Activity:
Print the listing below exactly.

Materials provided:
File: src/rtl/th_tap_sum.sv
module th_tap_sum #(
  parameter int CNT = 2,
  parameter int CW  = 6,
  parameter int XW  = 8,
  parameter int AW  = 19
) (
  input  logic signed [CW-1:0] wt  [CNT],
  input  logic signed [XW-1:0] smp [CNT],
  output logic signed [AW-1:0] sum
);
  logic signed [AW-1:0] term [CNT];

  for (genvar k = 0; k < CNT; k++) begin : g_term
    assign term[k] = AW'(wt[k]) * AW'(smp[k]);
  end

  always_comb begin
    sum = '0;
    for (int k = 0; k < CNT; k++) sum = sum + term[k];
  end
endmodule

File: src/rtl/th_wrap_lane.sv
module th_wrap_lane
  import th_pkg::*;
#(
  parameter int CW = 6,
  parameter int AW = 19
) (
  input  level_t               lvl,
  input  pam_mode_e            mode,
  input  logic signed [AW-1:0] acc,
  output logic signed [CW+1:0] x
);
  localparam int FB = CW - 1;
  localparam int SH = 2 * FB;

  logic signed [AW-1:0] diff;

  assign diff = (AW'(lvl) <<< SH) - acc;

  // the wrap keeps the low bits of the window, the floor drops FB fraction bits
  always_comb begin
    if (mode == PAM4) x = diff[SH+2:SH-FB];
    else              x = {diff[SH+1], diff[SH+1:SH-FB]};
  end

  logic unused_bits;
  assign unused_bits = ^{diff[AW-1:SH+3], diff[SH-FB-1:0]};
endmodule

Task answer:
File: src/rtl/th_tap_sum.sv
module th_tap_sum #(
  parameter int CNT = 2,
  parameter int CW  = 6,
  parameter int XW  = 8,
  parameter int AW  = 19
) (
  input  logic signed [CW-1:0] wt  [CNT],
  input  logic signed [XW-1:0] smp [CNT],
  output logic signed [AW-1:0] sum
);
  logic signed [AW-1:0] term [CNT];

  for (genvar k = 0; k < CNT; k++) begin : g_term
    assign term[k] = AW'(wt[k]) * AW'(smp[k]);
  end

  always_comb begin
    sum = '0;
    for (int k = 0; k < CNT; k++) sum = sum + term[k];
  end
endmodule

File: src/rtl/th_wrap_lane.sv
module th_wrap_lane
  import th_pkg::*;
#(
  parameter int CW = 6,
  parameter int AW = 19
) (
  input  level_t               lvl,
  input  pam_mode_e            mode,
  input  logic signed [AW-1:0] acc,
  output logic signed [CW+1:0] x
);
  localparam int FB = CW - 1;
  localparam int SH = 2 * FB;

  logic signed [AW-1:0] diff;

  assign diff = (AW'(lvl) <<< SH) - acc;

  // the wrap keeps the low bits of the window, the floor drops FB fraction bits
  always_comb begin
    if (mode == PAM4) x = diff[SH+2:SH-FB];
    else              x = {diff[SH+1], diff[SH+1:SH-FB]};
  end

  logic unused_bits;
  assign unused_bits = ^{diff[AW-1:SH+3], diff[SH-FB-1:0]};
endmodule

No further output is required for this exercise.